14 Sagittarii

Observation data Epoch J2000 Equinox ICRS
- Constellation: Sagittarius
- Right ascension: 18^{h} 14^{m} 15.89989^{s}
- Declination: −21° 42′ 47.3919″
- Apparent magnitude (V): 5.491

Characteristics
- Spectral type: K2 III
- B−V color index: 1.528±0.001

Astrometry
- Radial velocity (R_{v}): −58.9±2.8 km/s
- Proper motion (μ): RA: −16.27 mas/yr Dec.: −23.49 mas/yr
- Parallax (π): 7.20±0.41 mas
- Distance: 450 ± 30 ly (139 ± 8 pc)
- Absolute magnitude (M_{V}): −0.21

Details
- Luminosity: 317.37 L_{☉}
- Surface gravity (log g): 1.7 cgs
- Temperature: 3,940 K
- Metallicity [Fe/H]: −0.26 dex
- Other designations: 14 Sgr, NSV 10393, BD−21° 4916, HD 167036, HIP 89369, HR 6816, SAO 186509

Database references
- SIMBAD: data

= 14 Sagittarii =

Star in the constellation Sagittarius

14 Sagittarii is a single, orange-hued star in the southern zodiac constellation of Sagittarius. It is faintly visible to the naked eye under good seeing conditions, having an apparent visual magnitude of 5.49. Based upon an annual parallax shift of 7.20±0.41 mas, it is located some 450 light years away. The star is moving closer to the Sun with a heliocentric radial velocity of around −59 km/s. It should achieve perihelion in about two million years, approaching as close as 41.72 pc.

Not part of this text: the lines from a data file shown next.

$ cat config.mk
export PLATFORM = sky130hd
export DESIGN_NAME = pwm_capture
export DESIGN_NICKNAME = d
export VERILOG_FILES = /design/src/rtl/pwm_capture.sv
export SDC_FILE = /design/constraint.sdc
export NUM_CORES = 1
export LEC_CHECK = 0
export BUFFER_PORTS_ARGS = -buffer_cell sky130_fd_sc_hd__buf_2
export CAP_MARGIN = 0
export CORE_ASPECT_RATIO = 0.6
export CORE_MARGIN = 1
export CORE_UTILIZATION = 55
export DETAILED_ROUTE_END_ITERATION = 10
export GPL_TIMING_DRIVEN = 0
export PLACE_DENSITY = 0.73
export SLEW_MARGIN = 5
export SYNTH_ARGS = -nofsm -noshare
export SYNTH_HDL_FRONTEND = slang
export SYNTH_SLANG_ARGS = --single-unit
$ cat constraint.sdc
create_clock -name clk -period 5.05 [get_ports clk]
set_clock_uncertainty 0.1 [all_clocks]
set_input_delay 1.01 -clock clk [delete_from_list [all_inputs] [get_ports clk]]
set_output_delay 1.01 -clock clk [all_outputs]
set_load 0.1 [all_outputs]
$ cat src/rtl/pwm_capture.sv
// rtl/pwm_capture.sv - PWM receiver: measures high time and period, divides to an 8-bit duty, flags a stuck line
module pwm_capture #(
    parameter int CNT_W = 16
) (
    input  logic             clk,
    input  logic             n_rst,
    input  logic             pwm_in,
    output logic [7:0]       duty,
    output logic [CNT_W-1:0] period,
    output logic             valid,
    output logic             stuck
);

    localparam logic [CNT_W-1:0] CNT_MAX = '1;

    typedef enum logic [2:0] {
        IDLE,
        ARMED,
        DIVIDE,
        DONE,
        TIMEOUT
    } state_t;

    state_t           state;
    state_t           state_nxt;
    logic             s1;
    logic             s2;
    logic             s3;
    logic             rise;
    logic [CNT_W-1:0] per_cnt;
    logic [CNT_W-1:0] high_cnt;
    logic [CNT_W-1:0] div_p;
    logic [CNT_W-1:0] rem;
    logic [7:0]       q;
    logic [2:0]       iter;
    logic             to_done;
    logic             timeout_hit;
    logic             load;
    logic [CNT_W:0]   rem_sh;
    logic             rem_ge;
    logic [CNT_W-1:0] rem_sub;

    assign rise        = s2 & ~s3;
    // to_done keeps a saturated per_cnt from re-firing the timeout until a new rise
    assign timeout_hit = (per_cnt == CNT_MAX) && !to_done;
    assign rem_sh      = {rem, 1'b0};
    assign rem_ge      = (rem_sh >= {1'b0, div_p});
    // true difference is below div_p, so the CNT_W-bit wrap-around result is exact
    assign rem_sub     = rem_sh[CNT_W-1:0] - div_p;

    always_comb begin
        state_nxt = state;
        load      = 1'b0;
        case (state)
            IDLE: begin
                if (rise) begin
                    state_nxt = ARMED;
                end else if (timeout_hit) begin
                    state_nxt = TIMEOUT;
                end
            end
            ARMED: begin
                if (rise) begin
                    load      = 1'b1;
                    state_nxt = DIVIDE;
                end else if (timeout_hit) begin
                    state_nxt = TIMEOUT;
                end
            end
            DIVIDE: begin
                if (iter == 3'd7) begin
                    state_nxt = DONE;
                end
            end
            DONE:    state_nxt = ARMED;
            TIMEOUT: state_nxt = IDLE;
            default: state_nxt = IDLE;
        endcase
    end

    always_ff @(posedge clk) begin
        if (!n_rst) begin
            state    <= IDLE;
            s1       <= 1'b0;
            s2       <= 1'b0;
            s3       <= 1'b0;
            per_cnt  <= '0;
            high_cnt <= '0;
            div_p    <= '0;
            rem      <= '0;
            q        <= '0;
            iter     <= '0;
            to_done  <= 1'b0;
            duty     <= '0;
            period   <= '0;
            valid    <= 1'b0;
            stuck    <= 1'b0;
        end else begin
            state <= state_nxt;
            s1    <= pwm_in;
            s2    <= s1;
            s3    <= s2;
            valid <= 1'b0;

            if (rise) begin
                per_cnt  <= {{(CNT_W-1){1'b0}}, 1'b1};
                high_cnt <= {{(CNT_W-1){1'b0}}, 1'b1};
            end else begin
                if (per_cnt != CNT_MAX) begin
                    per_cnt <= per_cnt + 1'b1;
                end
                if (s2 && (high_cnt != CNT_MAX)) begin
                    high_cnt <= high_cnt + 1'b1;
                end
            end

            if (state_nxt == TIMEOUT) begin
                to_done <= 1'b1;
            end else if (rise) begin
                to_done <= 1'b0;
            end

            if (load) begin
                div_p <= per_cnt;
                rem   <= high_cnt;
                q     <= '0;
                iter  <= '0;
            end else if (state == DIVIDE) begin
                rem  <= rem_ge ? rem_sub : rem_sh[CNT_W-1:0];
                q    <= {q[6:0], rem_ge};
                iter <= iter + 3'd1;
            end

            if (state == DONE) begin
                duty   <= q;
                period <= div_p;
                stuck  <= 1'b0;
                valid  <= 1'b1;
            end else if (state == TIMEOUT) begin
                duty   <= s2 ? 8'hFF : 8'h00;
                period <= '0;
                stuck  <= 1'b1;
                valid  <= 1'b1;
            end
        end
    end

endmodule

This is an evolved giant star with a stellar classification of K2 III, having exhausted the supply of hydrogen at its core and moved off the main sequence. It is a suspected variable star, possibly of the micro-variable variety, having an amplitude of less than 0.03 in magnitude. 14 Sagittarii is radiating about 317 times the Sun's luminosity from its photosphere at an effective temperature of around 3,940 K.